__Assigned task__. Working from the entries below, give again each line from the first through the one containing "inv_1, ha_1, fa_1", exactly and with nothing else.

__Data__.
########################################

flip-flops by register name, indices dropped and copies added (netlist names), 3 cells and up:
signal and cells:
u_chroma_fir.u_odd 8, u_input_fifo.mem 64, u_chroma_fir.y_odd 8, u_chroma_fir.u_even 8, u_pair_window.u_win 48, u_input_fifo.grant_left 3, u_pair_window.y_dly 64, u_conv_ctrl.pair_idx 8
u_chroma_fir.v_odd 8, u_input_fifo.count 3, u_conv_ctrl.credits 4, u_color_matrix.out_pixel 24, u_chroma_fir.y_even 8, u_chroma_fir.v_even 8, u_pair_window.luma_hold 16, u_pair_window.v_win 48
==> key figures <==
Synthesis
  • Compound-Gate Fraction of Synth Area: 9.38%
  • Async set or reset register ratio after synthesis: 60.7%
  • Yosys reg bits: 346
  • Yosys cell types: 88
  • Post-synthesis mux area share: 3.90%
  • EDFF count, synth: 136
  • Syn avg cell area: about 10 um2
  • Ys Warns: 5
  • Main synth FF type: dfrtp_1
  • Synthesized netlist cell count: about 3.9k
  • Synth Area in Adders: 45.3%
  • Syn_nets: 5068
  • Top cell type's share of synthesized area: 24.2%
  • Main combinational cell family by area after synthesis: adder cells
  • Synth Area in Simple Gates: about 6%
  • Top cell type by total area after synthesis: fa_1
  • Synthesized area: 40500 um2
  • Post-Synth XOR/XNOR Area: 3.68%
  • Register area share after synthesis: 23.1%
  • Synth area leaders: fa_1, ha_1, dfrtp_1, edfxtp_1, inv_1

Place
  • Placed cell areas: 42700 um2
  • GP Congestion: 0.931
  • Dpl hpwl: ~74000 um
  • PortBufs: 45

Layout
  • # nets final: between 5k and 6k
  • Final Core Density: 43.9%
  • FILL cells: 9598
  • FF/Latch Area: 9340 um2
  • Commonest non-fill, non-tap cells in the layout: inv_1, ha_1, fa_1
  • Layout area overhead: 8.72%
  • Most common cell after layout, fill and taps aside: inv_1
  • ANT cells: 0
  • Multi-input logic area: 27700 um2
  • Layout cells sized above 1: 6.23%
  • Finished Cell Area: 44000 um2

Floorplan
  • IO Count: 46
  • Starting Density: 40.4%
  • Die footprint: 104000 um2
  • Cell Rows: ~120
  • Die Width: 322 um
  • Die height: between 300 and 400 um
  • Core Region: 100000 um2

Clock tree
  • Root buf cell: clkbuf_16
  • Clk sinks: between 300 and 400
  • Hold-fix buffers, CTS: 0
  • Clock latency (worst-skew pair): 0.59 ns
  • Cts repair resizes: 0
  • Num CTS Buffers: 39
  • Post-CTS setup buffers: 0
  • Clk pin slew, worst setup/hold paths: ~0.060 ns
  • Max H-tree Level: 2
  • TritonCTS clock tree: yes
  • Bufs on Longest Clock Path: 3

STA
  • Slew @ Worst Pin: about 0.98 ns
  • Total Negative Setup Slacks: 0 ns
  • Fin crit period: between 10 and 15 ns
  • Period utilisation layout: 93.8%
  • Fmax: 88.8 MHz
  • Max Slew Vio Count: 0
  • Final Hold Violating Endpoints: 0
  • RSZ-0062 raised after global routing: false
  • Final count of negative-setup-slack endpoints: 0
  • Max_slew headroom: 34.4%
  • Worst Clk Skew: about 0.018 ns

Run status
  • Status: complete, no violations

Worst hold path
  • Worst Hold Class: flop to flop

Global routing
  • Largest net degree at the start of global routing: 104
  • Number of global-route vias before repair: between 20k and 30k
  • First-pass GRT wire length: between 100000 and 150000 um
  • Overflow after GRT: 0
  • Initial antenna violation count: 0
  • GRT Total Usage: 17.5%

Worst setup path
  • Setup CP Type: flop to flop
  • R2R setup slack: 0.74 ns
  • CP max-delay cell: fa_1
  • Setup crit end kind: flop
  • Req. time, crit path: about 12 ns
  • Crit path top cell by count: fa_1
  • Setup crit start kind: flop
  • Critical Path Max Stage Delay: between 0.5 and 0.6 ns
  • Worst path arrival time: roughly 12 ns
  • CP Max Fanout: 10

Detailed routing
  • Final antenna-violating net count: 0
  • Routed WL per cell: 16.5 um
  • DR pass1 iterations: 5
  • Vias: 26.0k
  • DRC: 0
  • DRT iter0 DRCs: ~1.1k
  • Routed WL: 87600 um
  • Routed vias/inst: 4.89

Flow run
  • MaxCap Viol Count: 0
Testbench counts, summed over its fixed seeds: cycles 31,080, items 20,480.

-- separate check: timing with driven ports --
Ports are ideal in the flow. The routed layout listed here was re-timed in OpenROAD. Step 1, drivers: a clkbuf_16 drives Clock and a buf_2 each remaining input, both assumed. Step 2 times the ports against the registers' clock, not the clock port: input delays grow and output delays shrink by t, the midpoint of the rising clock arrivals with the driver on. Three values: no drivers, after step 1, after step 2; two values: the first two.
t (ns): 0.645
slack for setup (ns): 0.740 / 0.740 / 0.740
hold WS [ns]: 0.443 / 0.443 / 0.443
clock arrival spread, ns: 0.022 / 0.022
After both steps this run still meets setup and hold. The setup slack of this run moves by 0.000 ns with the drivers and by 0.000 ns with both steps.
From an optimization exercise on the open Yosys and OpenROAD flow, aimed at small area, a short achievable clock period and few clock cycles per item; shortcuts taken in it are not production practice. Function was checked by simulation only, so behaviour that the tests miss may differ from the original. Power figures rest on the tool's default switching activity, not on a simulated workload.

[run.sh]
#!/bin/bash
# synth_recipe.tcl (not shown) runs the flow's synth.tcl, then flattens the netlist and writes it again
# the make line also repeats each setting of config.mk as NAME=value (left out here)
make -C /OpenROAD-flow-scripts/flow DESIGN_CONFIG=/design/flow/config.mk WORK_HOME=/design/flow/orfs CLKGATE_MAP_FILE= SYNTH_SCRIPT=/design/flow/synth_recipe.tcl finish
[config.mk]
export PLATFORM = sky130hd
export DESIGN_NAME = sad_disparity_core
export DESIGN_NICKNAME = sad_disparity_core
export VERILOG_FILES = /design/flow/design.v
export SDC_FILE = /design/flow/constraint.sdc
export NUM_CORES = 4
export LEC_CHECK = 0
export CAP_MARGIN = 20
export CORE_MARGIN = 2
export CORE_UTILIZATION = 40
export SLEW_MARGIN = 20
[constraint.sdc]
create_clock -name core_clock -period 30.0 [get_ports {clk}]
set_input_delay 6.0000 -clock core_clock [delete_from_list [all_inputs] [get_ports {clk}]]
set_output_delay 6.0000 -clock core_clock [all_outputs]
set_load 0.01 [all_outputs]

########################################

__Answer to this exercise__.
flip-flops by register name, indices dropped and copies added (netlist names), 3 cells and up:
signal and cells:
u_chroma_fir.u_odd 8, u_input_fifo.mem 64, u_chroma_fir.y_odd 8, u_chroma_fir.u_even 8, u_pair_window.u_win 48, u_input_fifo.grant_left 3, u_pair_window.y_dly 64, u_conv_ctrl.pair_idx 8
u_chroma_fir.v_odd 8, u_input_fifo.count 3, u_conv_ctrl.credits 4, u_color_matrix.out_pixel 24, u_chroma_fir.y_even 8, u_chroma_fir.v_even 8, u_pair_window.luma_hold 16, u_pair_window.v_win 48
==> key figures <==
Synthesis
  • Compound-Gate Fraction of Synth Area: 9.38%
  • Async set or reset register ratio after synthesis: 60.7%
  • Yosys reg bits: 346
  • Yosys cell types: 88
  • Post-synthesis mux area share: 3.90%
  • EDFF count, synth: 136
  • Syn avg cell area: about 10 um2
  • Ys Warns: 5
  • Main synth FF type: dfrtp_1
  • Synthesized netlist cell count: about 3.9k
  • Synth Area in Adders: 45.3%
  • Syn_nets: 5068
  • Top cell type's share of synthesized area: 24.2%
  • Main combinational cell family by area after synthesis: adder cells
  • Synth Area in Simple Gates: about 6%
  • Top cell type by total area after synthesis: fa_1
  • Synthesized area: 40500 um2
  • Post-Synth XOR/XNOR Area: 3.68%
  • Register area share after synthesis: 23.1%
  • Synth area leaders: fa_1, ha_1, dfrtp_1, edfxtp_1, inv_1

Place
  • Placed cell areas: 42700 um2
  • GP Congestion: 0.931
  • Dpl hpwl: ~74000 um
  • PortBufs: 45

Layout
  • # nets final: between 5k and 6k
  • Final Core Density: 43.9%
  • FILL cells: 9598
  • FF/Latch Area: 9340 um2
  • Commonest non-fill, non-tap cells in the layout: inv_1, ha_1, fa_1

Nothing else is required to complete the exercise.